==> flow/design.v <==
module gift_shop_part1(
    input clk, 
    input rst,
    input [31:0] data_in,   
    input valid_in,         
    output ready,       
    output reg finished,
    output reg [63:0] result
);
    localparam LENGTH = 34; 
    localparam HEX_LENGTH = 40;
    reg [1:0] word_cnt;
    reg [79:0] range_buffer;
    reg range_ready;
    wire [HEX_LENGTH-1:0] range_start_in;
    wire [HEX_LENGTH-1:0] range_end_in;
    assign range_start_in = range_buffer[79:40];
    assign range_end_in = range_buffer[39:0];
    assign ready = !rst;  
    reg stage1_valid;
    reg [HEX_LENGTH-1:0] stage1_range_start;
    reg [HEX_LENGTH-1:0] stage1_range_end;
    reg [31:0] stage1_start_len;
    reg [31:0] stage1_end_len;
    reg stage2_valid;
    reg [HEX_LENGTH-1:0] stage2_range_start;
    reg [HEX_LENGTH-1:0] stage2_range_end;
    reg [31:0] stage2_start_len;
    reg stage3_valid;
    reg [39:0] stage3_high_nibbles_start, stage3_high_nibbles_end;
    reg [39:0] stage3_low_nibbles_start,  stage3_low_nibbles_end;
    reg [31:0] stage3_half_len;
    reg stage4_valid;
    reg [31:0] stage4_half_len;
    reg [319:0] stage4_t_fstart, stage4_t_fend;
    reg [319:0] stage4_t_sstart, stage4_t_send;
    reg stage5_valid;
    reg [31:0] stage5_half_len;
    reg [159:0] stage5_L1_fstart, stage5_L1_fend;
    reg [159:0] stage5_L1_sstart, stage5_L1_send;
    reg stage6_valid;
    reg [31:0] stage6_half_len;
    reg [31:0] stage6_f_start, stage6_f_end;
    reg [31:0] stage6_s_start, stage6_s_end;
    reg stage7_valid;
    reg stage7_range_valid;
    reg [31:0] stage7_half_start;
    reg [31:0] stage7_half_end;
    reg [31:0] stage7_half_len;
    wire [31:0] stage2_half_len_wire;
    reg stage8_valid;
    reg stage8_range_valid;
    reg [31:0] stage8_mul_const;
    reg [31:0] stage8_sum_const;
    reg [31:0] stage8_addition;
    reg [31:0] stage8_half_len;
    wire [31:0] stage7_sub_const;
    reg stage10_valid, stage10_range_valid;
    reg [63:0] stage10_prod_mid;    
    reg [31:0] stage10_addition_q; 
    reg [31:0] stage10_half_len_q;
    reg stage9_valid, stage9_range_valid;
    reg [63:0] stage9_prod_partial;
    reg [31:0] stage9_addition_q;
    reg [31:0] stage9_half_len_q;
    reg [63:0] stage12_factor;
    reg  stage11_valid;
    reg stage11_range_valid;
    reg [63:0] stage11_immediate_sum;
    reg [31:0] stage11_half_len;
    reg stage12_valid, stage12_range_valid;
    reg [63:0] stage12_immediate_sum;
    reg stage13_valid, stage13_range_valid;
    reg [63:0] stage13_prod_partial;
    reg stage14_valid;
    reg stage14_range_valid;
    reg [63:0] stage14_result;
    reg [63:0] sum;
    reg [31:0] ranges_completed;
    function [31:0] length;
        input [HEX_LENGTH-1:0] number;
        begin
            if(number[39:36] != 0) length = 32'd10;
            else if(number[35:32] != 0) length = 32'd9;
            else if(number[31:28] != 0) length = 32'd8;
            else if(number[27:24] != 0) length = 32'd7;
            else if(number[23:20] != 0) length = 32'd6;
            else if(number[19:16] != 0) length = 32'd5;
            else if(number[15:12] != 0) length = 32'd4;
            else if(number[11:8] != 0) length = 32'd3;
            else if(number[7:4] != 0) length = 32'd2;
            else length = 32'd1;
        end
    endfunction
    function [319:0] extract_decimal_stage1; 
        input [39:0] bcd;
        input [31:0] num_digits;
        reg [31:0] t0, t1, t2, t3, t4, t5, t6, t7, t8, t9;
        begin
            t0 = (num_digits >= 1) ? bcd[3:0] : 32'd0;
            t1 = (num_digits >= 2) ? bcd[7:4] * 10 : 32'd0;
            t2 = (num_digits >= 3) ? bcd[11:8] * 100 : 32'd0;
            t3 = (num_digits >= 4) ? bcd[15:12] * 1000 : 32'd0;
            t4 = (num_digits >= 5) ? bcd[19:16] * 10000 : 32'd0;
            t5 = (num_digits >= 6) ? bcd[23:20] * 100000 : 32'd0;
            t6 = (num_digits >= 7) ? bcd[27:24] * 1000000 : 32'd0;
            t7 = (num_digits >= 8) ? bcd[31:28] * 10000000 : 32'd0;
            t8 = (num_digits >= 9) ? bcd[35:32] * 100000000 : 32'd0;
            t9 = (num_digits >= 10) ? bcd[39:36] * 1000000000 : 32'd0;
            extract_decimal_stage1 = {t9, t8, t7, t6, t5, t4, t3, t2, t1, t0};
        end
    endfunction
    function [159:0] extract_decimal_stage2; 
        input [319:0] stage1_output;  
        reg [31:0] t0, t1, t2, t3, t4, t5, t6, t7, t8, t9;
        reg [31:0] sum_L1_0, sum_L1_1, sum_L1_2, sum_L1_3, sum_L1_4;
        begin
            t0 = stage1_output[31:0];
            t1 = stage1_output[63:32];
            t2 = stage1_output[95:64];
            t3 = stage1_output[127:96];
            t4 = stage1_output[159:128];
            t5 = stage1_output[191:160];
            t6 = stage1_output[223:192];
            t7 = stage1_output[255:224];
            t8 = stage1_output[287:256];
            t9 = stage1_output[319:288];
            sum_L1_0 = t0 + t1;
            sum_L1_1 = t2 + t3;
            sum_L1_2 = t4 + t5;
            sum_L1_3 = t6 + t7;
            sum_L1_4 = t8 + t9;
            extract_decimal_stage2 = {sum_L1_4, sum_L1_3, sum_L1_2, sum_L1_1, sum_L1_0};
        end
    endfunction
    function [31:0] extract_decimal_stage3;
        input [159:0] stage2_output; 
        reg [31:0] sum_L1_0, sum_L1_1, sum_L1_2, sum_L1_3, sum_L1_4;
        reg [31:0] sum_L2_0, sum_L2_1, sum_L2_2;
        begin
            sum_L1_0 = stage2_output[31:0];
            sum_L1_1 = stage2_output[63:32];
            sum_L1_2 = stage2_output[95:64];
            sum_L1_3 = stage2_output[127:96];
            sum_L1_4 = stage2_output[159:128];
            sum_L2_0 = sum_L1_0 + sum_L1_1;
            sum_L2_1 = sum_L1_2 + sum_L1_3;
            sum_L2_2 = sum_L1_4;
            extract_decimal_stage3 = sum_L2_0 + sum_L2_1 + sum_L2_2;
        end
    endfunction
    function [63:0] power_ten;
        input [31:0] exp;
        begin
            case(exp)
                0: power_ten = 64'd1;
                1: power_ten = 64'd10;
                2: power_ten = 64'd100;
                3: power_ten = 64'd1000;
                4: power_ten = 64'd10000;
                5: power_ten = 64'd100000;
                default: power_ten = 64'd1;
            endcase
        end
    endfunction
    localparam CHUNK1 = 2'd0;
    localparam CHUNK2 = 2'd1;
    localparam CHUNK3 = 2'd2;
    always @(posedge clk) begin
        if (rst) begin
            word_cnt <= 0;
            range_ready <= 0;
        end else begin
            range_ready <= 0;
            if (valid_in && ready) begin
                case(word_cnt)
                    CHUNK1: begin
                        range_buffer[31:0] <= data_in;
                        word_cnt <= 2'd1;
                    end
                    CHUNK2: begin
                        range_buffer[63:32] <= data_in;
                        word_cnt <= 2'd2;
                    end
                    CHUNK3: begin
                        range_buffer[79:64] <= data_in[15:0];
                        range_ready <= 1;
                        word_cnt <= 2'd0;
                    end
                endcase
            end
        end
    end
    always @(posedge clk) begin
        if (rst) begin
            stage1_valid <= 0;
        end else begin
            if (range_ready) begin
                stage1_valid <= 1;
                stage1_range_start <= range_start_in;
                stage1_range_end <= range_end_in;
                stage1_start_len <= length(range_start_in);
                stage1_end_len <= length(range_end_in);
            end else begin
                stage1_valid <= 0;
            end
        end
    end
    always @(posedge clk) begin
        if (rst) begin
            stage2_valid <= 0;
        end else begin
            if (stage1_valid) begin
                if (stage1_start_len[0] == 1'b1 && stage1_end_len[0] == 1'b1 && 
                    stage1_start_len >= stage1_end_len) begin
                    stage2_range_start <= 40'h0000000002;
                    stage2_range_end <= 40'h0000000001;
                    stage2_start_len <= 32'd2;
                    stage2_valid <= 1;
                end else begin
                    if (stage1_start_len[0] == 1'b1) begin
                        stage2_range_start <= 40'h1 << (stage1_start_len << 2);
                        stage2_start_len <= stage1_start_len + 1;
                    end else begin
                        stage2_range_start <= stage1_range_start;
                        stage2_start_len <= stage1_start_len;
                    end
                    if (stage1_end_len[0] == 1'b1) begin 
                        stage2_range_end <= 40'h9999999999;
                    end else begin
                        stage2_range_end <= stage1_range_end;
                    end
                    stage2_valid <= 1;
                end
            end else begin
                stage2_valid <= 0;
            end
        end
    end
    assign stage2_half_len_wire = stage2_start_len >> 1;
    always @(posedge clk) begin
        if (rst) begin
            stage3_valid <= 0;
        end else begin
            stage3_valid <= stage2_valid;
            if (stage2_valid) begin
                stage3_half_len <= stage2_half_len_wire;
                stage3_high_nibbles_start <= stage2_range_start >> (stage2_half_len_wire << 2);
                stage3_high_nibbles_end <= stage2_range_end >> (stage2_half_len_wire << 2);
                stage3_low_nibbles_start <= stage2_range_start;
                stage3_low_nibbles_end <= stage2_range_end;
            end
        end
    end
    always @(posedge clk) begin
        if (rst) begin
            stage4_valid <= 0;
        end else begin
            stage4_valid <= stage3_valid;
            if (stage3_valid) begin
                stage4_half_len <= stage3_half_len;
                stage4_t_fstart <= extract_decimal_stage1(stage3_high_nibbles_start, stage3_half_len);
                stage4_t_fend <= extract_decimal_stage1(stage3_high_nibbles_end, stage3_half_len);
                stage4_t_sstart <= extract_decimal_stage1(stage3_low_nibbles_start, stage3_half_len);
                stage4_t_send <= extract_decimal_stage1(stage3_low_nibbles_end, stage3_half_len);
            end
        end
    end
    always @(posedge clk) begin
        if (rst) begin
            stage5_valid <= 0;
        end else begin
            stage5_valid <= stage4_valid;
            if (stage4_valid) begin
                stage5_half_len <= stage4_half_len;
                stage5_L1_fstart <= extract_decimal_stage2(stage4_t_fstart);
                stage5_L1_fend <= extract_decimal_stage2(stage4_t_fend);
                stage5_L1_sstart <= extract_decimal_stage2(stage4_t_sstart);
                stage5_L1_send <= extract_decimal_stage2(stage4_t_send);
            end
        end
    end
    always @(posedge clk) begin
        if (rst) begin
            stage6_valid <= 0;
        end else begin
            stage6_valid <= stage5_valid;
            if (stage5_valid) begin
                stage6_half_len <= stage5_half_len;
                stage6_f_start <= extract_decimal_stage3(stage5_L1_fstart);
                stage6_f_end <= extract_decimal_stage3(stage5_L1_fend);
                stage6_s_start <= extract_decimal_stage3(stage5_L1_sstart);
                stage6_s_end <= extract_decimal_stage3(stage5_L1_send);
            end
        end
    end
    always @(posedge clk) begin
        if (rst) begin
            stage7_valid <= 0;
            stage7_range_valid <= 0;
        end else begin
            stage7_valid <= stage6_valid;
            stage7_range_valid <= stage6_valid;
            if (stage6_valid) begin
                stage7_half_len <= stage6_half_len;
                stage7_half_start <= (stage6_s_start > stage6_f_start) ? (stage6_f_start + 1) : stage6_f_start;
                stage7_half_end <= (stage6_s_end < stage6_f_end) ? (stage6_f_end - 1) : stage6_f_end;
            end
        end
    end 
    assign stage7_sub_const = stage7_half_end - stage7_half_start;
    always @(posedge clk) begin
        if (rst) begin
            stage8_valid <= 0;
            stage8_range_valid <= 0;
        end else begin
            stage8_range_valid <= stage7_range_valid;
            if (stage7_valid && (stage7_half_end >= stage7_half_start)) begin
                stage8_sum_const <= stage7_half_start + stage7_half_end;
                stage8_half_len <= stage7_half_len;
                if (stage7_sub_const[0]) begin
                    stage8_addition <= 0;
                    stage8_mul_const <= (stage7_sub_const >> 1) + 1;
                end else begin
                    stage8_addition <= (stage7_half_start + stage7_half_end) >> 1;
                    stage8_mul_const <= stage7_sub_const >> 1;
                end
                stage8_valid <= 1;
            end else begin
                stage8_valid <= 0;
            end
        end
    end
    always @(posedge clk) begin
        if (rst) begin
            stage9_valid <= 0;
            stage9_range_valid <= 0;
        end else begin
            stage9_valid <= stage8_valid;
            stage9_range_valid <= stage8_range_valid;
            if (stage8_valid) begin
                stage9_prod_partial <= stage8_mul_const * stage8_sum_const;
                stage9_addition_q <= stage8_addition;
                stage9_half_len_q <= stage8_half_len;
            end
        end
    end
    always @(posedge clk) begin
        if (rst) begin
            stage10_valid <= 0;
            stage10_range_valid <= 0;
        end else begin
            stage10_valid <= stage9_valid;
            stage10_range_valid <= stage9_range_valid;
            if (stage9_valid) begin
                stage10_prod_mid <= stage9_prod_partial;
                stage10_addition_q <= stage9_addition_q;
                stage10_half_len_q <= stage9_half_len_q;
            end
        end
    end
    always @(posedge clk) begin
        if (rst) begin
            stage11_valid <= 0;
            stage11_range_valid <= 0;
        end else begin
            stage11_valid <= stage10_valid;
            stage11_range_valid <= stage10_range_valid;
            if (stage10_valid) begin
                stage11_immediate_sum <= stage10_prod_mid + stage10_addition_q;
                stage11_half_len <= stage10_half_len_q;
            end
        end
    end
    always @(posedge clk) begin
        if(rst) begin
            stage12_valid <= 0;
            stage12_range_valid <= 0;
        end else begin
            stage12_valid <= stage11_valid;
            stage12_range_valid <= stage11_range_valid;
            stage12_immediate_sum <= stage11_immediate_sum;
            stage12_factor <= power_ten(stage11_half_len) + 1;
        end
    end
    always @(posedge clk) begin
        if (rst) begin
            stage13_valid <= 0;
            stage13_range_valid <= 0;
        end else begin
            stage13_valid <= stage12_valid;
            stage13_range_valid <= stage12_range_valid;
            if (stage12_valid) begin
                stage13_prod_partial <= stage12_immediate_sum * stage12_factor;
            end
        end
    end
    always @(posedge clk) begin
        if (rst) begin
            stage14_valid <= 0;
            stage14_range_valid <= 0;
        end else begin
            stage14_valid <= stage13_valid;
            stage14_range_valid <= stage13_range_valid;
            if (stage13_valid) begin
                stage14_result <= stage13_prod_partial;
            end
        end
    end
    always @(posedge clk) begin
        if (rst) begin
            sum <= 0;
            finished <= 0;
            result <= 0;
            ranges_completed <= 0;
        end else begin
            if (stage14_valid) begin
                sum <= sum + stage14_result;
            end
            if (stage14_range_valid) begin
                ranges_completed <= ranges_completed + 1;
            end
            if (ranges_completed == LENGTH - 1 && stage14_range_valid && !finished) begin
                finished <= 1;
                result <= sum + (stage14_valid ? stage14_result : 64'd0);
            end
        end
    end
endmodule
==> flow/run.sh <==
#!/bin/bash
# the make line also repeats each setting of config.mk as NAME=value (left out here)
make -C /OpenROAD-flow-scripts/flow DESIGN_CONFIG=/design/flow/config.mk WORK_HOME=/design/flow/orfs CLKGATE_MAP_FILE= finish
==> flow/config.mk <==
export PLATFORM = sky130hd
export DESIGN_NAME = gift_shop_part1
export DESIGN_NICKNAME = gift_shop_part1
export VERILOG_FILES = /design/flow/design.v
export SDC_FILE = /design/flow/constraint.sdc
export NUM_CORES = 4
export LEC_CHECK = 0
export CAP_MARGIN = 20
export CORE_MARGIN = 2
export CORE_UTILIZATION = 62
export CTS_CLUSTER_SIZE = 97
export PLACE_DENSITY = 0.6
export SLEW_MARGIN = 20
==> flow/constraint.sdc <==
create_clock -name core_clock -period 5.89 [get_ports {clk}]
set_input_delay 1.1780 -clock core_clock [delete_from_list [all_inputs] [get_ports {clk}]]
set_output_delay 1.1780 -clock core_clock [all_outputs]
set_load 0.01 [all_outputs]
==> results of run 1 <==
-- what timing repair did --
action | 4_1_cts | 5_1_grt
hold endpoints to repair | 0 | 0
gates cloned | 7 | 3
hold buffers | 0 | 0
buffers inserted | 77 | 75
gates resized | 395 | 470
endpoints found under the setup margin | 106 | 107
pin swaps | 188 | 327
-- layout make-up --
class / instances / area (µm²) / share of cell area [%]
inverter: 2575 / 9670 / 4.37
antenna: 7 / 17.5 / 0.00792
timing repair buffer: 1223 / 11400 / 5.17
sequential: 2293 / 67000 / 30.3
tap: 4140 / 5180 / 2.34
clock inverter: 163 / 2110 / 0.953
multi-input combinational: 12700 / 119000 / 53.7
clock buffer: 312 / 7000 / 3.16
-- routing by layer --
metal  routed length (µm)  GRT usage, %
met3                29400          4.28
met4                17200          9.49
met5                  345             0
met2               229000          51.2
met1               214000          43.4
==> out/qor.txt, run 1 <==
core area: 312,000 µm²
die area: 318,000 µm²
routed vias/inst: 5.62
drt drc: 0
worst setup margin: -2.71 ns
initial drt markers: 9,141
clock skew: 0.119 ns
R2R depth: 33
critical path depth: 33
WP buf/inv: 9
Final Util: 70.9%
Synth area leader: edfxtp_1
largest net degree at the start of global routing: 119
Post-synth EDFFs: 2,107
Core Util at FP: 62.3%
first-pass GRT wire length: 765,000 µm
Post-Route WL: 490,000 µm
CTS tree: built
worst-path maximum fanout: 7
fin cells: 23,400
Critical Path End Type: register
Compound-Gate Fraction of Synth Area: 7.92%
Worst R2R Start: stage12_factor[7]$_DFFE_PN_
Seq group: 18.7 mW
Commonest cells post-synth: inv_1, ha_1, edfxtp_1, fa_1, nand2_1
startpoint types: register
sw frac: 35.0%
CTS H-tree depth: 5
ys flops: 2,293
Synth top cell by count: inv_1
worst vdd ir: 0.913 mV
Latency at later pin: 0.95 ns
Core Rows: 205
Final Setup Violations: 105
Cells after Synth: 18,100
Clk pin slew, worst setup/hold paths: 0.06 ns
Max stage delay cell, worst path: fa_1
Syn Area/Cell: 10.7 µm²
Cell Area, Placed: 207,000 µm²
Synth Flop Type: edfxtp_1
Dominant cell area share: 32.6%
Clk power: 17.1 mW
Die W: 564 µm
yosys stat area: 194,000 µm²
WP data required: 6.50 ns
Achievable Freq: 116 MHz
CP peak stage delay: 0.55 ns
max-cap check violation count: 0
dpl ws: -3.20 ns
Yosys warning count: 1
worst setup path end: stage13_prod_partial[55]$_DFFE_PP_
Setup TNS: -171.79 ns
P_comb: 37.2 mW
violated checks: negative setup slack
P&R area growth vs syn: 13.8%
simple share: 12.8%
syn_nets: 22,200
Mux cell area share: 0.685%
launch point of the worst path: stage12_factor[7]$_DFFE_PN_
P_sw: 25.6 mW
Worst Tran Pin Value: 1.10 ns
RSZ-0062 raised after global routing: true
Leak: 98.5 nW
Int Pwr: 47.5 mW
Pwr Density: 330 nW/µm²
Finished Cell Area: 221,000 µm²
Worst slew margin: 26.3%
Cell Area, Synth: 194,000 µm²
Inst Count DP: 22,800
yosys cell count: 18,100
max-slew violation count: 0
Post-Synth Adder-Cell Area: 33.2%
Tot Pwr: 73.1 mW
total tool warning count: 169
crit-path most repeated cell: fa_1
vias in the first global route: 134,000
Hold Path Class: register to register
status: finished with violations
DP Wirelength: 391,000 µm
Top Family by Delay on Critical Path: adder cells
ANT nets after route: 0
Top cells by area: edfxtp_1, fa_1, ha_1, inv_1, and2_1
total congestion overflow: 0
Fillers: 23,200
Crit path arrival time: 9.21 ns
vias: 131,000
Reg2Reg Setup Slack: -2.71 ns
Sequential Power Share: 25.6%
CTS buffer count: 266
Post-Synth XOR/XNOR Area: 4.78%
Tmin final: 8.60 ns
DIE HEIGHT: 564 µm
Post-synth seq share: 34.5%
Async SR Flop Fraction: 0%
Layout Nets: 23,100
CTS Buffer Depth: 4
R2R Path End: stage13_prod_partial[55]$_DFFE_PP_
combinational fraction of design power: 51.0%
Total GRT Usage: 31.2%
WL/cell: 21.0 µm
minimum hold slack: 0.373 ns
Main power group: combinational logic
hold_sp: stage5_L1_fend[0]$_DFFE_PP_
clock power share: 23.5%
boundary pin count: 101
WHS Endpoint: stage6_f_end[0]$_DFFE_PP_
root buf cell: clkbuf_16
dominant kind of combinational cell: adder cells
count of cell types in the netlist: 98
Final Hold Vio Count: 0
Final Cycle Share: 146%
initial antenna violation count: 19
IO Port Bufs: 100
clock sink count: 2,293
Hold Path Stages: 0
RePlAce Congestion: 0.909
drt pass-1 iters: 6
WS Path Type: register to register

* * * * * * * * *

- **Exercise details**
Give the number of lines in the material above that include the string "inverter", with no further text.

- **Exercise result**
2